## DATASET RECORDS:
File: src/hw/rtl/sha256_pkg.sv
`timescale 1ns / 1ps
// ----------------------------------------------------------------------------
// SHA-256 hasher package
// Shared widths, round constants, initial hash values, the SHA-256 bit
// functions and the command and status types between controller and datapath.
// ----------------------------------------------------------------------------
package sha256_pkg;

	localparam int WordW     = 32;
	localparam int ByteW     = 8;
	localparam int NumHash   = 8;
	localparam int NumWin    = 16;
	localparam int NumRounds = 64;
	localparam int CountW    = 6;
	localparam int BitCountW = 64;
	localparam int RoundW    = 6;
	localparam int IdxW      = 3;

	localparam logic [ByteW-1:0]  PadMarker = 8'h80;
	localparam logic [CountW-1:0] LastByte  = 6'd63;
	localparam logic [RoundW-1:0] LastRound = 6'd63;
	localparam logic [IdxW-1:0]   LastIdx   = 3'd7;

	localparam logic [WordW-1:0] RoundK [NumRounds] = '{
		32'h428a2f98, 32'h71374491, 32'hb5c0fbcf, 32'he9b5dba5,
		32'h3956c25b, 32'h59f111f1, 32'h923f82a4, 32'hab1c5ed5,
		32'hd807aa98, 32'h12835b01, 32'h243185be, 32'h550c7dc3,
		32'h72be5d74, 32'h80deb1fe, 32'h9bdc06a7, 32'hc19bf174,
		32'he49b69c1, 32'hefbe4786, 32'h0fc19dc6, 32'h240ca1cc,
		32'h2de92c6f, 32'h4a7484aa, 32'h5cb0a9dc, 32'h76f988da,
		32'h983e5152, 32'ha831c66d, 32'hb00327c8, 32'hbf597fc7,
		32'hc6e00bf3, 32'hd5a79147, 32'h06ca6351, 32'h14292967,
		32'h27b70a85, 32'h2e1b2138, 32'h4d2c6dfc, 32'h53380d13,
		32'h650a7354, 32'h766a0abb, 32'h81c2c92e, 32'h92722c85,
		32'ha2bfe8a1, 32'ha81a664b, 32'hc24b8b70, 32'hc76c51a3,
		32'hd192e819, 32'hd6990624, 32'hf40e3585, 32'h106aa070,
		32'h19a4c116, 32'h1e376c08, 32'h2748774c, 32'h34b0bcb5,
		32'h391c0cb3, 32'h4ed8aa4a, 32'h5b9cca4f, 32'h682e6ff3,
		32'h748f82ee, 32'h78a5636f, 32'h84c87814, 32'h8cc70208,
		32'h90befffa, 32'ha4506ceb, 32'hbef9a3f7, 32'hc67178f2
	};

	localparam logic [WordW-1:0] InitHash [NumHash] = '{
		32'h6a09e667, 32'hbb67ae85, 32'h3c6ef372, 32'ha54ff53a,
		32'h510e527f, 32'h9b05688c, 32'h1f83d9ab, 32'h5be0cd19
	};

	// Source of the byte shifted into the block window.
	typedef enum logic [1:0] {
		SEL_MSG  = 2'd0,
		SEL_MARK = 2'd1,
		SEL_ZERO = 2'd2,
		SEL_LEN  = 2'd3
	} byte_sel_t;

	typedef struct packed {
		logic              shift;
		byte_sel_t         byte_sel;
		logic              load_vars;
		logic              round_en;
		logic [RoundW-1:0] round_idx;
		logic              add_hash;
		logic              pop_word;
		logic [IdxW-1:0]   word_idx;
	} cmd_t;

	typedef struct packed {
		logic [CountW-1:0] byte_count;
	} sts_t;

	function automatic logic [WordW-1:0] big_sigma0(input logic [WordW-1:0] x);
		return {x[1:0], x[31:2]} ^ {x[12:0], x[31:13]} ^ {x[21:0], x[31:22]};
	endfunction

	function automatic logic [WordW-1:0] big_sigma1(input logic [WordW-1:0] x);
		return {x[5:0], x[31:6]} ^ {x[10:0], x[31:11]} ^ {x[24:0], x[31:25]};
	endfunction

	function automatic logic [WordW-1:0] small_sigma0(input logic [WordW-1:0] x);
		return {x[6:0], x[31:7]} ^ {x[17:0], x[31:18]} ^ {3'b000, x[31:3]};
	endfunction

	function automatic logic [WordW-1:0] small_sigma1(input logic [WordW-1:0] x);
		return {x[16:0], x[31:17]} ^ {x[18:0], x[31:19]} ^ {10'b0, x[31:10]};
	endfunction

	function automatic logic [WordW-1:0] choose(
		input logic [WordW-1:0] e,
		input logic [WordW-1:0] f,
		input logic [WordW-1:0] g
	);
		return (e & f) ^ (~e & g);
	endfunction

	function automatic logic [WordW-1:0] majority(
		input logic [WordW-1:0] a,
		input logic [WordW-1:0] b,
		input logic [WordW-1:0] c
	);
		return (a & b) ^ (a & c) ^ (b & c);
	endfunction

endpackage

## EXERCISE:
Produce an exact copy of every entry above.

## OUTPUT OF THE EXERCISE:
File: src/hw/rtl/sha256_pkg.sv
`timescale 1ns / 1ps
// ----------------------------------------------------------------------------
// SHA-256 hasher package
// Shared widths, round constants, initial hash values, the SHA-256 bit
// functions and the command and status types between controller and datapath.
// ----------------------------------------------------------------------------
package sha256_pkg;

	localparam int WordW     = 32;
	localparam int ByteW     = 8;
	localparam int NumHash   = 8;
	localparam int NumWin    = 16;
	localparam int NumRounds = 64;
	localparam int CountW    = 6;
	localparam int BitCountW = 64;
	localparam int RoundW    = 6;
	localparam int IdxW      = 3;

	localparam logic [ByteW-1:0]  PadMarker = 8'h80;
	localparam logic [CountW-1:0] LastByte  = 6'd63;
	localparam logic [RoundW-1:0] LastRound = 6'd63;
	localparam logic [IdxW-1:0]   LastIdx   = 3'd7;

	localparam logic [WordW-1:0] RoundK [NumRounds] = '{
		32'h428a2f98, 32'h71374491, 32'hb5c0fbcf, 32'he9b5dba5,
		32'h3956c25b, 32'h59f111f1, 32'h923f82a4, 32'hab1c5ed5,
		32'hd807aa98, 32'h12835b01, 32'h243185be, 32'h550c7dc3,
		32'h72be5d74, 32'h80deb1fe, 32'h9bdc06a7, 32'hc19bf174,
		32'he49b69c1, 32'hefbe4786, 32'h0fc19dc6, 32'h240ca1cc,
		32'h2de92c6f, 32'h4a7484aa, 32'h5cb0a9dc, 32'h76f988da,
		32'h983e5152, 32'ha831c66d, 32'hb00327c8, 32'hbf597fc7,
		32'hc6e00bf3, 32'hd5a79147, 32'h06ca6351, 32'h14292967,
		32'h27b70a85, 32'h2e1b2138, 32'h4d2c6dfc, 32'h53380d13,
		32'h650a7354, 32'h766a0abb, 32'h81c2c92e, 32'h92722c85,
		32'ha2bfe8a1, 32'ha81a664b, 32'hc24b8b70, 32'hc76c51a3,
		32'hd192e819, 32'hd6990624, 32'hf40e3585, 32'h106aa070,
		32'h19a4c116, 32'h1e376c08, 32'h2748774c, 32'h34b0bcb5,
		32'h391c0cb3, 32'h4ed8aa4a, 32'h5b9cca4f, 32'h682e6ff3,
		32'h748f82ee, 32'h78a5636f, 32'h84c87814, 32'h8cc70208,
		32'h90befffa, 32'ha4506ceb, 32'hbef9a3f7, 32'hc67178f2
	};

	localparam logic [WordW-1:0] InitHash [NumHash] = '{
		32'h6a09e667, 32'hbb67ae85, 32'h3c6ef372, 32'ha54ff53a,
		32'h510e527f, 32'h9b05688c, 32'h1f83d9ab, 32'h5be0cd19
	};

	// Source of the byte shifted into the block window.
	typedef enum logic [1:0] {
		SEL_MSG  = 2'd0,
		SEL_MARK = 2'd1,
		SEL_ZERO = 2'd2,
		SEL_LEN  = 2'd3
	} byte_sel_t;

	typedef struct packed {
		logic              shift;
		byte_sel_t         byte_sel;
		logic              load_vars;
		logic              round_en;
		logic [RoundW-1:0] round_idx;
		logic              add_hash;
		logic              pop_word;
		logic [IdxW-1:0]   word_idx;
	} cmd_t;

	typedef struct packed {
		logic [CountW-1:0] byte_count;
	} sts_t;

	function automatic logic [WordW-1:0] big_sigma0(input logic [WordW-1:0] x);
		return {x[1:0], x[31:2]} ^ {x[12:0], x[31:13]} ^ {x[21:0], x[31:22]};
	endfunction

	function automatic logic [WordW-1:0] big_sigma1(input logic [WordW-1:0] x);
		return {x[5:0], x[31:6]} ^ {x[10:0], x[31:11]} ^ {x[24:0], x[31:25]};
	endfunction

	function automatic logic [WordW-1:0] small_sigma0(input logic [WordW-1:0] x);
		return {x[6:0], x[31:7]} ^ {x[17:0], x[31:18]} ^ {3'b000, x[31:3]};
	endfunction

	function automatic logic [WordW-1:0] small_sigma1(input logic [WordW-1:0] x);
		return {x[16:0], x[31:17]} ^ {x[18:0], x[31:19]} ^ {10'b0, x[31:10]};
	endfunction

	function automatic logic [WordW-1:0] choose(
		input logic [WordW-1:0] e,
		input logic [WordW-1:0] f,
		input logic [WordW-1:0] g
	);
		return (e & f) ^ (~e & g);
	endfunction

	function automatic logic [WordW-1:0] majority(
		input logic [WordW-1:0] a,
		input logic [WordW-1:0] b,
		input logic [WordW-1:0] c
	);
		return (a & b) ^ (a & c) ^ (b & c);
	endfunction

endpackage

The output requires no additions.